7. Carbon capture and storage (CCS)

CCS is essential to achieving net zero emissions in economies that use fossil fuels or release carbon in any way. Studies show that most possible net zero emission routes require CCS to achieve. CCS is a proven technology option for decarbonizing the power and industrial sectors. For hard-to-decarbonize sectors such as heavy industry, CCS may be the last line of defense to reduce carbon emissions. CCS has been proven at global industrial scale and is a reliable, safe and auditable method of storing carbon for at least 10,000 years. However, the current pace of CCS construction is too slow to meet the required scale.
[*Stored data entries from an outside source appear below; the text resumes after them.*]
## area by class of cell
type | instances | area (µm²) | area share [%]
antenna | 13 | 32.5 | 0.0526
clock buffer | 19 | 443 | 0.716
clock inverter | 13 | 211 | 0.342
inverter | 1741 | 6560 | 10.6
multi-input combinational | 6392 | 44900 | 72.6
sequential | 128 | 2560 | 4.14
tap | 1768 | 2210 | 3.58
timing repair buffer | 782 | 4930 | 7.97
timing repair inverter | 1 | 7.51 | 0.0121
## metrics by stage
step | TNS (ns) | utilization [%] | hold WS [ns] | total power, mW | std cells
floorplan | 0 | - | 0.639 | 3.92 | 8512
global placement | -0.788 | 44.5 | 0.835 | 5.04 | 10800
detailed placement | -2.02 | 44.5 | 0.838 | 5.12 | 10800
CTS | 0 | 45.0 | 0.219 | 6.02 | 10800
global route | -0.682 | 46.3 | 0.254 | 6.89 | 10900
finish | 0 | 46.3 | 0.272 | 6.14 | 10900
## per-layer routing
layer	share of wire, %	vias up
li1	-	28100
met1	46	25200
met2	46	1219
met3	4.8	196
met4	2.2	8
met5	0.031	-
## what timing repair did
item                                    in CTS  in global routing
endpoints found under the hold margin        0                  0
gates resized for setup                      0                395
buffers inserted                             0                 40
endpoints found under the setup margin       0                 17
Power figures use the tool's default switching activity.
module arb_req_frontend #(
    parameter int DATA_W = 8,
    parameter int DEPTH  = 4
) (
    input  logic              clk,
    input  logic              reset,
    input  logic              in0_valid,
    output logic              in0_ready,
    input  logic [DATA_W-1:0] in0_data,
    input  logic              in1_valid,
    output logic              in1_ready,
    input  logic [DATA_W-1:0] in1_data,
    output logic [1:0]        request,
    input  logic [1:0]        grant,
    output logic              out_valid,
    output logic [DATA_W-1:0] out_data,
    output logic              out_src
`ifdef ARB_FE_STARVE_CNT_EN
    ,
    output logic [7:0]        starve0,
    output logic [7:0]        starve1
`endif
);

    logic              push0;
    logic              push1;
    logic              pop0;
    logic              pop1;
    logic [DATA_W-1:0] head0;
    logic [DATA_W-1:0] head1;
    logic [1:0]        elig;
    logic              pop_en;
    logic              sel;
    logic              last_src;

    assign push0 = in0_valid && in0_ready;
    assign push1 = in1_valid && in1_ready;

    arb_fe_fifo #(
        .DATA_W (DATA_W),
        .DEPTH  (DEPTH)
    ) u_fifo0 (
        .clk       (clk),
        .reset     (reset),
        .push      (push0),
        .push_data (in0_data),
        .pop       (pop0),
        .head      (head0),
        .ready     (in0_ready),
        .not_empty (request[0])
    );

    arb_fe_fifo #(
        .DATA_W (DATA_W),
        .DEPTH  (DEPTH)
    ) u_fifo1 (
        .clk       (clk),
        .reset     (reset),
        .push      (push1),
        .push_data (in1_data),
        .pop       (pop1),
        .head      (head1),
        .ready     (in1_ready),
        .not_empty (request[1])
    );

    // Grants aimed at empty FIFOs are dropped; a double grant goes to the client not served last.
    assign elig = grant & request;

    always_comb begin
        pop_en = 1'b0;
        sel    = 1'b0;
        case (elig)
            2'b01: begin
                pop_en = 1'b1;
                sel    = 1'b0;
            end
            2'b10: begin
                pop_en = 1'b1;
                sel    = 1'b1;
            end
            2'b11: begin
                pop_en = 1'b1;
                sel    = ~last_src;
            end
            default: begin
                pop_en = 1'b0;
                sel    = 1'b0;
            end
        endcase
    end

    assign pop0 = pop_en && !sel;
    assign pop1 = pop_en && sel;

    // last_src resets to 1 so that client 0 wins the first tie.
    always_ff @(posedge clk) begin
        if (reset) begin
            out_valid <= 1'b0;
            out_data  <= '0;
            out_src   <= 1'b0;
            last_src  <= 1'b1;
        end else if (pop_en) begin
            out_valid <= 1'b1;
            out_data  <= sel ? head1 : head0;
            out_src   <= sel;
            last_src  <= sel;
        end else begin
            out_valid <= 1'b0;
        end
    end

`ifdef ARB_FE_STARVE_CNT_EN
    // Cycles a client has waited with a pending request since its last pop, saturating at 255.
    always_ff @(posedge clk) begin
        if (reset) begin
            starve0 <= 8'd0;
            starve1 <= 8'd0;
        end else begin
            if (pop0) begin
                starve0 <= 8'd0;
            end else if (request[0] && (starve0 != 8'hFF)) begin
                starve0 <= starve0 + 8'd1;
            end
            if (pop1) begin
                starve1 <= 8'd0;
            end else if (request[1] && (starve1 != 8'hFF)) begin
                starve1 <= starve1 + 8'd1;
            end
        end
    end
`endif

endmodule

$ cat config.mk
export PLATFORM = sky130hd
export DESIGN_NAME = arb_req_frontend
export DESIGN_NICKNAME = d
export VERILOG_FILES = /design/src/rtl/arb_req_frontend.sv
export SDC_FILE = /design/constraint.sdc
export NUM_CORES = 1
export LEC_CHECK = 0
export CAP_MARGIN = 20
export CORE_MARGIN = 4
export CORE_UTILIZATION = 60
export DETAILED_ROUTE_END_ITERATION = 10
export GPL_ROUTABILITY_DRIVEN = 0
export MAX_ROUTING_LAYER = met4
export PLACE_DENSITY = 0.85
export SLEW_MARGIN = 20
export SYNTH_ARGS = -nofsm -noshare
export SYNTH_HDL_FRONTEND = slang
export SYNTH_SLANG_ARGS = --single-unit
$ cat constraint.sdc
create_clock -name clk -period 4.2 [get_ports clk]
set_input_delay 1.26 -clock clk [delete_from_list [all_inputs] [get_ports clk]]
set_output_delay 1.26 -clock clk [all_outputs]
set_load 0.05 [all_outputs]
$ cat config.mk
export PLATFORM = sky130hd
export DESIGN_NAME = flash_boot_loader
export DESIGN_NICKNAME = d
export VERILOG_FILES = /design/src/rtl/flash_boot_loader_pkg.sv /design/src/rtl/flash_boot_loader_spi_bit_shifter.sv /design/src/rtl/flash_boot_loader.sv
export SDC_FILE = /design/constraint.sdc
export NUM_CORES = 1
export LEC_CHECK = 0
export CORE_MARGIN = 4
export CORE_UTILIZATION = 25
export DETAILED_ROUTE_END_ITERATION = 12
export PLACE_DENSITY_LB_ADDON = 0.08
export SETUP_SLACK_MARGIN = 0.1
export SYNTH_ARGS = -nofsm -noshare
export SYNTH_HDL_FRONTEND = slang
export SYNTH_SLANG_ARGS = --single-unit
$ cat constraint.sdc
create_clock -name clk -period 3.4 [get_ports clk]
set_clock_uncertainty 0.15 [all_clocks]
set_input_delay 0.51 -clock clk [delete_from_list [all_inputs] [get_ports clk]]
set_output_delay 0.51 -clock clk [all_outputs]
set_load 0.01 [all_outputs]
### config.mk
export PLATFORM = sky130hd
export DESIGN_NAME = mux_vc_arb_flat
export DESIGN_NICKNAME = d
export VERILOG_FILES = /design/src/rtl/vc_pkg.sv /design/src/rtl/mux_vc_arb_if.sv /design/src/rtl/vc_arb_ctrl.sv /design/src/rtl/mux_vc_arb.sv /design/src/flat_wrapper.sv
export SDC_FILE = /design/constraint.sdc
export NUM_CORES = 1
export LEC_CHECK = 0
export ABC_AREA = 1
export CAP_MARGIN = 20
export CELL_PAD_IN_SITES_DETAIL_PLACEMENT = 0
export CELL_PAD_IN_SITES_GLOBAL_PLACEMENT = 1
export CORE_MARGIN = 3
export CORE_UTILIZATION = 28
export CTS_CLUSTER_DIAMETER = 200
export CTS_CLUSTER_SIZE = 20
export DETAILED_ROUTE_END_ITERATION = 7
export GPL_TIMING_DRIVEN = 0
export PLACE_DENSITY_LB_ADDON = 0.1
export SLEW_MARGIN = 10
export SYNTH_ARGS = -nofsm -noshare
export SYNTH_HDL_FRONTEND = slang
export SYNTH_SLANG_ARGS = --single-unit
### constraint.sdc
create_clock -name clk -period 1.45 [get_ports clk]
set_clock_uncertainty 0.1 [all_clocks]
set_input_delay 0.29 -clock clk [delete_from_list [all_inputs] [get_ports clk]]
set_output_delay 0.29 -clock clk [all_outputs]
set_load 0.05 [all_outputs]
### src/rtl/vc_pkg.sv
// Shared definitions for the VC mux/demux pair: arbitration states, word layout defaults
// and VC index constants.
package vc_pkg;

  localparam int unsigned BwDefault     = 6;
  localparam int unsigned VcBitDefault  = 5;
  localparam int unsigned WeightDefault = 3;

  localparam int unsigned Vc0Idx = 0;
  localparam int unsigned Vc1Idx = 1;

  typedef enum logic [0:0] {
    StServeVc0 = 1'b0,
    StForceVc1 = 1'b1
  } arb_state_e;

endpackage

### src/rtl/mux_vc_arb_if.sv
// Bundle of the two FIFO read ports, the pause input and the registered egress stream.
interface mux_vc_arb_if #(
  parameter int unsigned BW = vc_pkg::BwDefault
);
  logic [BW-1:0] data_vc0;
  logic          empty_vc0;
  logic [BW-1:0] data_vc1;
  logic          empty_vc1;
  logic          pause;
  logic          pop_vc0;
  logic          pop_vc1;
  logic [BW-1:0] data_out;
  logic          valid_out;

  // Arbiter side
  modport master (
    input  data_vc0, empty_vc0, data_vc1, empty_vc1, pause,
    output pop_vc0, pop_vc1, data_out, valid_out
  );

  // FIFO / egress side
  modport slave (
    output data_vc0, empty_vc0, data_vc1, empty_vc1, pause,
    input  pop_vc0, pop_vc1, data_out, valid_out
  );
endinterface

### src/rtl/vc_arb_ctrl.sv
// Arbitration control: VC0 strict priority with a forced VC1 slot after WEIGHT consecutive
// VC0 grants while VC1 is waiting. Pops are combinational from state and flags.
module vc_arb_ctrl
  import vc_pkg::*;
#(
  parameter int unsigned WEIGHT = WeightDefault
) (
  input  logic clk,
  input  logic reset,
  input  logic empty_vc0,
  input  logic empty_vc1,
  input  logic pause,
  output logic pop_vc0,
  output logic pop_vc1
);

  if (WEIGHT < 1 || WEIGHT > 15) begin : g_bad_weight
    $error("vc_arb_ctrl: WEIGHT must be in 1..15");
  end

  localparam logic [3:0] CntLast = 4'(WEIGHT - 1);

  arb_state_e state_q;
  logic [3:0] cnt_q;

  // Grant decode; nothing is popped while paused or in reset
  always_comb begin
    pop_vc0 = 1'b0;
    pop_vc1 = 1'b0;
    if (!reset && !pause) begin
      unique case (state_q)
        StServeVc0: begin
          if (!empty_vc0) begin
            pop_vc0 = 1'b1;
          end else if (!empty_vc1) begin
            pop_vc1 = 1'b1;
          end
        end
        StForceVc1: pop_vc1 = !empty_vc1;
      endcase
    end
  end

  // State and starvation counter; pause freezes both
  always_ff @(posedge clk) begin
    if (reset) begin
      state_q <= StServeVc0;
      cnt_q   <= '0;
    end else if (!pause) begin
      unique case (state_q)
        StServeVc0: begin
          if (!empty_vc0) begin
            if (empty_vc1) begin
              cnt_q <= '0;
            end else if (cnt_q == CntLast) begin
              cnt_q   <= '0;
              state_q <= StForceVc1;
            end else begin
              cnt_q <= cnt_q + 4'd1;
            end
          end else if (!empty_vc1) begin
            cnt_q <= '0;
          end
        end
        // Leave after one cycle whether or not VC1 still had a word
        StForceVc1: state_q <= StServeVc0;
      endcase
    end
  end

endmodule

### src/rtl/mux_vc_arb.sv
// Two-VC transmit mux: arbitration control plus the data select and registered output stage.
module mux_vc_arb
  import vc_pkg::*;
#(
  parameter int unsigned BW     = BwDefault,
  parameter int unsigned VC_BIT = VcBitDefault,
  parameter int unsigned WEIGHT = WeightDefault
) (
  input logic          clk,
  input logic          reset,
  mux_vc_arb_if.master bus
);

  // The VC bit is carried through untouched; it only has to lie inside the word
  if (VC_BIT >= BW) begin : g_bad_vc_bit
    $error("mux_vc_arb: VC_BIT must be below BW");
  end

  logic          pop_vc0;
  logic          pop_vc1;
  logic          grant;
  logic [BW-1:0] data_in [2];
  logic [BW-1:0] data_sel;
  logic [BW-1:0] data_out_q;
  logic          valid_out_q;

  vc_arb_ctrl #(
    .WEIGHT(WEIGHT)
  ) u_ctrl (
    .clk      (clk),
    .reset    (reset),
    .empty_vc0(bus.empty_vc0),
    .empty_vc1(bus.empty_vc1),
    .pause    (bus.pause),
    .pop_vc0  (pop_vc0),
    .pop_vc1  (pop_vc1)
  );

  assign data_in[Vc0Idx] = bus.data_vc0;
  assign data_in[Vc1Idx] = bus.data_vc1;

  // Pops are mutually exclusive, so select on pop_vc1 alone
  always_comb begin
    grant    = pop_vc0 | pop_vc1;
    data_sel = pop_vc1 ? data_in[Vc1Idx] : data_in[Vc0Idx];
  end

  // Output register; data holds its last value when nothing is granted
  always_ff @(posedge clk) begin
    if (reset) begin
      data_out_q  <= '0;
      valid_out_q <= 1'b0;
    end else begin
      valid_out_q <= grant;
      if (grant) begin
        data_out_q <= data_sel;
      end
    end
  end

  assign bus.pop_vc0   = pop_vc0;
  assign bus.pop_vc1   = pop_vc1;
  assign bus.data_out  = data_out_q;
  assign bus.valid_out = valid_out_q;

endmodule

### src/flat_wrapper.sv
// flat-port wrapper written by rule: the top's interface ports become plain ports
module mux_vc_arb_flat import vc_pkg::*;
#(
  parameter int unsigned BW     = BwDefault,
  parameter int unsigned VC_BIT = VcBitDefault,
  parameter int unsigned WEIGHT = WeightDefault
)
  (clk, reset, bus_data_vc0, bus_empty_vc0, bus_data_vc1, bus_empty_vc1, bus_pause, bus_pop_vc0, bus_pop_vc1, bus_data_out, bus_valid_out);
  mux_vc_arb_if #(.BW(BW)) bus_i ();
  input logic clk;
  input logic reset;
  input wire logic [$bits(bus_i.data_vc0)-1:0] bus_data_vc0;
  input wire logic [$bits(bus_i.empty_vc0)-1:0] bus_empty_vc0;
  input wire logic [$bits(bus_i.data_vc1)-1:0] bus_data_vc1;
  input wire logic [$bits(bus_i.empty_vc1)-1:0] bus_empty_vc1;
  input wire logic [$bits(bus_i.pause)-1:0] bus_pause;
  output wire logic [$bits(bus_i.pop_vc0)-1:0] bus_pop_vc0;
  output wire logic [$bits(bus_i.pop_vc1)-1:0] bus_pop_vc1;
  output wire logic [$bits(bus_i.data_out)-1:0] bus_data_out;
  output wire logic [$bits(bus_i.valid_out)-1:0] bus_valid_out;
  assign bus_i.data_vc0 = bus_data_vc0;
  assign bus_i.empty_vc0 = bus_empty_vc0;
  assign bus_i.data_vc1 = bus_data_vc1;
  assign bus_i.empty_vc1 = bus_empty_vc1;
  assign bus_i.pause = bus_pause;
  assign bus_pop_vc0 = bus_i.pop_vc0;
  assign bus_pop_vc1 = bus_i.pop_vc1;
  assign bus_data_out = bus_i.data_out;
  assign bus_valid_out = bus_i.valid_out;
  mux_vc_arb #(.BW(BW), .VC_BIT(VC_BIT), .WEIGHT(WEIGHT)) u_core (.clk(clk), .reset(reset), .bus(bus_i));
endmodule
==> results.cfg <==
[floorplan]
die_y_um = 55.8
pin_count = 26
start_util_pct = 30.6
core_sq_um = 2280
rows = 17
die_w_um = 55.8
fp.dieArea_sq_um = 3120

[run]
maxCapViolCount = 0

[pwr]
finalPower_uw = 822
ir_worst_vdd_mv = 0.496
leakagePower_nw = 0.482
switching_share_pct = 29.5
pwr-share-clk_pct = 33.3
internal-power_uw = 580
comb_power_share_pct = 24.5
p_seq_share_pct = 42.2
powerDensity_nw_per_um2 = 749
power_switching_uw = 242

[setup_path]
crit_fanout = 4
startpoint_type = flip-flop
r2r_end = u_core.bus.data_out[4]
rrSetupSlack_ns = 0.13
required_ns = 1.06
r2r_cells = 7
crit_type = flip-flop to output pin
arrival_ns = 1.05
timing.rr.start = u_core.u_ctrl.state_q
end_kind = output pin

[synthesis]
synth_nets = 124
synth_top_area_cell = dfxtp_1
yosysSeqAreaShare_pct = 34.5
syn-mean-instance-area_sq_um = 6.63
yosysWarnings = 0
syn_area_sq_um = 696
yosys_register_bits = 12
post_synth_num_cell_types = 19
synth_cells = 105
synth_area_leaders = dfxtp_1 (35%), nand2_1 (15%), nor2_1 (12%)
yosysTopAreaCellShare_pct = 34.5

[global_routing]
antenna_found_initial = 0
grt_max_degree = 11
grt_pass1_vias = 722
track_usage_pct = 12.7
gr-total-overflow = 0
grt_pass1_wl_um = 3080

[placement]
port_buffers = 25
gp_congestion = 0.765
dp_hpwl_um = 1310
placed_cell_area_sq_um = 983
dp.cells = 158

[detailed_routing]
drt_iter0_markers = 8
wl_per_cell_um = 10.5
vias_per_cell = 4.41
met1_length_um = 838
wl_met3_um = 123
drt-total-wl_um = 1770
num_vias = 741
top_layer = met4
first_pass_iters = 4
route.detailed.drc = 0
met2WireLength_um = 791
ant_nets = 0

[clock_network]
cts-root-buf = clkbuf_4
cts_hold_buf = 0
cts_tree = done
clk_latency_ns = 0.27
clk_pin_slew_worst_paths_ns = 0.08
cts_buffers = 3
max-clock-path-buffers = 2
clock-sinks = 12
htree_levels = 1

[timing]
slew_headroom_pct = 81.6
final.min_clock_period_ns = 1.44
hold_viol = 0
max_clock_freq_mhz = 696
worst_pin_slew_ns = 0.276
report.final.slew_viol_count = 0
finalSetupViolations = 0
rsz0062_at_grt = yes
timing.final.crit_share_pct = 99.1

[finish]
fill_cells = 246
drive_gt1_share_pct = 27.9
stdcell_area_sq_um = 1100
antennaDiodeCount = 0
layoutNonFillerInstCount = 168
nets = 160
multi_input_area_sq_um = 407
seqCellArea_sq_um = 241
synthToLayoutAreaGrowth_pct = 57.7

[status]
outcome = complete, no violations

[min_path]
min_path_cells = 4
hold_path_startpoint = bus_empty_vc0
min_path_type = input port to flip-flop
min_to = u_core.u_ctrl.state_q
-- state kept, by name, indices dropped and copies added, names as in the netlist --
name	flops
u_core.bus.valid_out	1
u_core.u_ctrl.state_q	1
u_core.u_ctrl.cnt_q	4
u_core.bus.data_out	6
-- metrics by stage --
| step | setup TNS, ns | hold slack, ns | util (%) | worst slack, ns |
|---|---|---|---|---|
| after floorplan | 0 | 0.305 | - | 0.00480 |
| after global placement | -4.23 | 0.398 | 43.2 | -1.00 |
| after detailed placement | -4.26 | 0.401 | 43.2 | -0.995 |
| after CTS | -0.0214 | 0.376 | 48.3 | -0.0214 |
| after global routing | -0.0684 | 0.405 | 48.2 | -0.0480 |
| final | 0 | 0.384 | 48.2 | 0.0134 |
-- logic make-up (layout without fill, tap and decap cells) --
| family | Yosys count | count (layout) | synth area share, % |
|---|---|---|---|
| AOI/OAI and AO/OA | 7 | 7 | 8.81 |
| buffers and inverters | 18 | 53 | 9.89 |
| adders and majority gates | 2 | 2 | 3.60 |
| and+or+nand+nor | 66 | 66 | 43.2 |
| DFF | 12 | 12 | 34.5 |
-- Yosys cell counts --
master    count
nand2_1      27
nor2_1       23
dfxtp_1      12
inv_1        11
nand4_1       7
inv_2         5
a21oi_1       3
nor2_2        3
ha_1          2
nand3_1       2
nor2_4        2
a21oi_4       1
buf_2         1
clkinv_1      1
nand2_2       1
nand2_4       1
o21ai_1       1
o21ai_2       1
o21ai_4       1
-- cells in the final DEF, fill, tap and decap left out, types with 4 or more instances in the layout --
cell type	n
nor2_1	22
dfxtp_1	11
clkdlybuf4s15_2	5
dlygate4sd2_1	4
clkdlybuf4s50_1	12
buf_4	6
inv_1	10
nand4_1	7
inv_2	5
nand2_1	26
-- worst max-delay path by stage --
stage	start	to	slack, ns	cells past startpoint
detailed placement	bus_pause	bus_pop_vc0	-1.0	5
finish	u_core.u_ctrl.state_q	bus_pop_vc1	0.01	5
CTS	u_core.u_ctrl.state_q	bus_pop_vc1	-0.02	5
global placement	bus_pause	bus_pop_vc0	-1.00	5
global route	u_core.u_ctrl.state_q	bus_pop_vc1	-0.05	5
floorplan	u_core.u_ctrl.state_q	bus_pop_vc1	0.005	4
-- final cells by class --
class / instances / share of cell area [%]
Buffer: 1 / 0.456
Sequential cell: 12 / 22.0
Multi-Input combinational cell: 75 / 37.1
Clock buffer: 4 / 3.31
Timing Repair Buffer: 31 / 27.9
Inverter: 17 / 6.04
Tap cell: 28 / 3.19
-- layer usage --
metal | track usage (%) | vias to the layer above
li1 | - | 392
met1 | 15.9 | 326
met2 | 20.3 | 21
met3 | 5.10 | 2
met4 | 3.05 | 0
met5 | 0 | -
-- timing repair --
| item | 4_1_cts | 5_1_grt |
|---|---|---|
| endpoints found under the setup margin | 9 | 10 |
| pin swaps | 3 | 6 |
| resized for setup | 46 | 4 |
| buffers inserted | 7 | 0 |
-- power groups by stage --
stage / clock (mW) / sequential (mW) / combinational (mW)
floorplan: 0 / 0.387 / 0.0742
global placement: 0 / 0.354 / 0.190
detailed placement: 0 / 0.355 / 0.190
CTS: 0.284 / 0.347 / 0.203
global route: 0.309 / 0.349 / 0.219
finish: 0.273 / 0.347 / 0.202
-- critical path, cell delays in order (launching register included) --
cell	delay, ns
dfxtp_2	0.34
inv_2	0.04
nand2_4	0.09
nand2_4	0.06
nor2_4	0.09
buf_8	0.15
Power figures use the tool's default switching activity.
Global carbon capture capacity is about 40 million tons of CO2/year, of which only 25% is stored geologically to mitigate climate change, and accelerated deployment is needed to accelerate cost reductions and scale up the technology. As experience in CCS deployment accumulates, establishing clusters with multiple carbon capture sites and transporting CO2 to shared storage sites through shared pipelines or transportation is a way to share and reduce unit costs. Such CCS projects are currently under construction and planning. Research into new capture technologies has the potential to reduce costs in the future, but it may take decades to commercialize. CO2 removal technologies, including negative emissions technologies such as direct air carbon capture with carbon storage (DACCS), can help achieve the widely agreed net-zero emissions goal by mid-century. Individual countries or groups could encourage CCS technology development through subsidies or carbon taxes. Alternatively, in order to reliably store enough carbon, carbon suppliers may be required to assume storage obligations.